Prolapse in pregnancy: a case report

Authors

  • Sarah Van Der Hock University of Melbourne, Victoria, Australia; Western Health, St Albans, Victoria, Australia
  • Ishith Seth University of Melbourne, Victoria, Australia; Monash University, Victoria, Australia; Department of Surgery, Peninsula Health, Victoria, Australia https://orcid.org/0000-0001-5444-8925
  • Nipuni Hapangama Department of Obstetrics and Gynaecology, New South Wales, Australia
  • Roberto Cuomo Department of Medicine, Surgery and Neuroscience, University of Siena, Siena, Italy
  • Nita Dhupar Department of Obstetrics and Gynaecology, New South Wales, Australia

DOI:

https://doi.org/10.18203/2320-1770.ijrcog20243204

Keywords:

Uterine prolapse, Pregnancy, Pelvic organ prolapse

Abstract

Pelvic organ prolapse in pregnancy is uncommon.

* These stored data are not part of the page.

**src/rtl/i2c_regslave_pkg.sv**
```systemverilog
// Shared types for the I2C register slave.
// Assumes: 7-bit addressing only.
package i2c_regslave_pkg;

    typedef enum logic [2:0] {
        ST_IDLE,
        ST_ADDR,
        ST_ADDR_ACK,
        ST_WR,
        ST_WR_ACK,
        ST_RD,
        ST_RD_ACK,
        ST_SKIP
    } slv_state_t;

    localparam logic [6:0] DEV_ADDR_LO = 7'h29;
    localparam logic [6:0] DEV_ADDR_HI = 7'h56;
    localparam int         BYTE_W      = 8;

endpackage

```
**src/rtl/i2c_line_sync.sv**
```systemverilog
// Synchronizes SCL and SDA into clk and decodes SCL edges and bus conditions.
// Assumes: each line level lasts longer than SYNC_STAGES+1 clk cycles and SYNC_STAGES >= 2.
module i2c_line_sync #(
    parameter int SYNC_STAGES = 2
) (
    input  logic clk,
    input  logic rst_n,
    input  logic scl_i,
    input  logic sda_i,
    output logic sda_s,
    output logic scl_rise,
    output logic scl_fall,
    output logic start_det,
    output logic stop_det
);
    logic [1:0] line_in;
    logic [1:0] line_s;
    logic [1:0] line_q;

    assign line_in = {scl_i, sda_i};

    for (genvar g = 0; g < 2; g++) begin : g_line
        logic [SYNC_STAGES-1:0] stg;
        // Shift chain that brings one bus line into clk (idle bus is high).
        always_ff @(posedge clk) begin
            if (!rst_n) stg <= '1;
            else        stg <= {stg[SYNC_STAGES-2:0], line_in[g]};
        end
        assign line_s[g] = stg[SYNC_STAGES-1];
    end

    // Previous synchronized levels for edge detection.
    always_ff @(posedge clk) begin
        if (!rst_n) line_q <= '1;
        else        line_q <= line_s;
    end

    assign sda_s     = line_s[0];
    assign scl_rise  = line_s[1] & ~line_q[1];
    assign scl_fall  = ~line_s[1] & line_q[1];
    assign start_det = line_s[1] & line_q[1] & line_q[0] & ~line_s[0];
    assign stop_det  = line_s[1] & line_q[1] & ~line_q[0] & line_s[0];
endmodule

```
**src/rtl/i2c_ptr.sv**
```systemverilog
// Register address pointer: loads a value or steps by one, wrapping modulo 2**PTR_W.
// Assumes: load and inc are never both requested (load wins if they are).
module i2c_ptr #(
    parameter int PTR_W = 5
) (
    input  logic             clk,
    input  logic             rst_n,
    input  logic             load,
    input  logic [PTR_W-1:0] load_val,
    input  logic             inc,
    output logic [PTR_W-1:0] ptr
);
    // Pointer update.
    always_ff @(posedge clk) begin
        if (!rst_n)    ptr <= '0;
        else if (load) ptr <= load_val;
        else if (inc)  ptr <= ptr + 1'b1;
    end
endmodule

```
**src/rtl/i2c_regslave.sv**
```systemverilog
// I2C slave with a register port and an auto-incrementing pointer.
// Assumes: clk oversamples SCL by far more than SYNC_STAGES+1 cycles per level;
// no clock stretching; PTR_W <= 8; reg_rdata answers reg_addr combinationally.
module i2c_regslave
    import i2c_regslave_pkg::*;
#(
    parameter int PTR_W       = 5,
    parameter int MAPPED_REGS = 24,
    parameter int SYNC_STAGES = 2
) (
    input  logic              clk,
    input  logic              rst_n,
    input  logic              scl_i,
    input  logic              sda_i,
    input  logic              addr_sel,
    output logic              sda_oe,
    output logic [PTR_W-1:0]  reg_addr,
    output logic [BYTE_W-1:0] reg_wdata,
    output logic              reg_we,
    input  logic [BYTE_W-1:0] reg_rdata
);
    localparam int              CNT_W   = $clog2(BYTE_W + 1);
    localparam logic [CNT_W-1:0] CNT_FULL = CNT_W'(BYTE_W);
    localparam logic [CNT_W-1:0] CNT_LAST = CNT_W'(BYTE_W - 1);
    localparam logic [PTR_W:0]   MAP_LIM  = (PTR_W + 1)'(MAPPED_REGS);

    logic              sda_s, scl_rise, scl_fall, start_det, stop_det;
    slv_state_t        state;
    logic [CNT_W-1:0]  cnt;
    logic [BYTE_W-1:0] rx;
    logic [BYTE_W-1:0] tx;
    logic              ptr_pending;
    logic              master_ack;
    logic              ptr_load, ptr_inc, mapped, busy_evt;
    logic [BYTE_W-1:0] rd_byte;
    logic [6:0]        my_addr;

    i2c_line_sync #(.SYNC_STAGES(SYNC_STAGES)) u_sync (
        .clk       (clk),
        .rst_n     (rst_n),
        .scl_i     (scl_i),
        .sda_i     (sda_i),
        .sda_s     (sda_s),
        .scl_rise  (scl_rise),
        .scl_fall  (scl_fall),
        .start_det (start_det),
        .stop_det  (stop_det)
    );

    i2c_ptr #(.PTR_W(PTR_W)) u_ptr (
        .clk      (clk),
        .rst_n    (rst_n),
        .load     (ptr_load),
        .load_val (rx[PTR_W-1:0]),
        .inc      (ptr_inc),
        .ptr      (reg_addr)
    );

    // Strap decode, map check and read-data gating for unmapped locations.
    always_comb begin
        my_addr  = addr_sel ? DEV_ADDR_HI : DEV_ADDR_LO;
        mapped   = {1'b0, reg_addr} < MAP_LIM;
        rd_byte  = mapped ? reg_rdata : '0;
        busy_evt = start_det | stop_det;
    end

    // Pointer load on the first write byte, step after each data byte.
    always_comb begin
        ptr_load = !busy_evt && state == ST_WR && scl_fall && cnt == CNT_FULL && ptr_pending;
        ptr_inc  = !busy_evt && scl_fall &&
                   ((state == ST_WR_ACK && !ptr_pending) ||
                    (state == ST_RD && cnt == CNT_LAST));
    end

    // Transfer sequencer: bit counting, shifting, acknowledge and read drive.
    always_ff @(posedge clk) begin
        if (!rst_n) begin
            state       <= ST_IDLE;
            cnt         <= '0;
            rx          <= '0;
            tx          <= '0;
            ptr_pending <= 1'b0;
            master_ack  <= 1'b0;
            sda_oe      <= 1'b0;
            reg_we      <= 1'b0;
            reg_wdata   <= '0;
        end else begin
            reg_we <= 1'b0;
            if (start_det) begin
                state  <= ST_ADDR;
                cnt    <= '0;
                sda_oe <= 1'b0;
            end else if (stop_det) begin
                state  <= ST_IDLE;
                sda_oe <= 1'b0;
            end else begin
                case (state)
                    ST_ADDR, ST_WR: begin
                        if (scl_rise) begin
                            rx  <= {rx[BYTE_W-2:0], sda_s};
                            cnt <= cnt + 1'b1;
                        end else if (scl_fall && cnt == CNT_FULL) begin
                            if (state == ST_ADDR) begin
                                if (rx[BYTE_W-1:1] == my_addr) begin
                                    sda_oe <= 1'b1;
                                    state  <= ST_ADDR_ACK;
                                end else begin
                                    state  <= ST_SKIP;
                                end
                            end else begin
                                sda_oe <= 1'b1;
                                state  <= ST_WR_ACK;
                                if (!ptr_pending && mapped) begin
                                    reg_we    <= 1'b1;
                                    reg_wdata <= rx;
                                end
                            end
                        end
                    end
                    ST_ADDR_ACK: begin
                        if (scl_fall) begin
                            cnt <= '0;
                            if (rx[0]) begin
                                state  <= ST_RD;
                                tx     <= rd_byte;
                                sda_oe <= ~rd_byte[BYTE_W-1];
                            end else begin
                                state       <= ST_WR;
                                sda_oe      <= 1'b0;
                                ptr_pending <= 1'b1;
                            end
                        end
                    end
                    ST_WR_ACK: begin
                        if (scl_fall) begin
                            sda_oe      <= 1'b0;
                            cnt         <= '0;
                            ptr_pending <= 1'b0;
                            state       <= ST_WR;
                        end
                    end
                    ST_RD: begin
                        if (scl_fall) begin
                            if (cnt == CNT_LAST) begin
                                sda_oe <= 1'b0;
                                cnt    <= '0;
                                state  <= ST_RD_ACK;
                            end else begin
                                cnt    <= cnt + 1'b1;
                                tx     <= {tx[BYTE_W-2:0], 1'b0};
                                sda_oe <= ~tx[BYTE_W-2];
                            end
                        end
                    end
                    ST_RD_ACK: begin
                        if (scl_rise) begin
                            master_ack <= ~sda_s;
                        end else if (scl_fall) begin
                            if (master_ack) begin
                                tx     <= rd_byte;
                                sda_oe <= ~rd_byte[BYTE_W-1];
                                state  <= ST_RD;
                            end else begin
                                state  <= ST_SKIP;
                            end
                        end
                    end
                    default: ;
                endcase
            end
        end
    end
endmodule

```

It poses unique maternal and foetal risks which must be carefully managed in the antepartum, intrapartum, and post-partum period. This case series and literature review discusses two cases of young female patients without significant risk factors presenting in their third trimester of pregnancy with symptoms of pelvic organ prolapse (POP). Both patients were treated conservatively and went on to have an uncomplicated vaginal delivery at term. These cases highlight the need for routine pelvic floor assessments in the antenatal period to detect the early signs of POP. The ensuing literature review provides updated insights into the predisposing factors, diagnosis, and management of POP, including the importance of managing the psychosocial implications of the condition.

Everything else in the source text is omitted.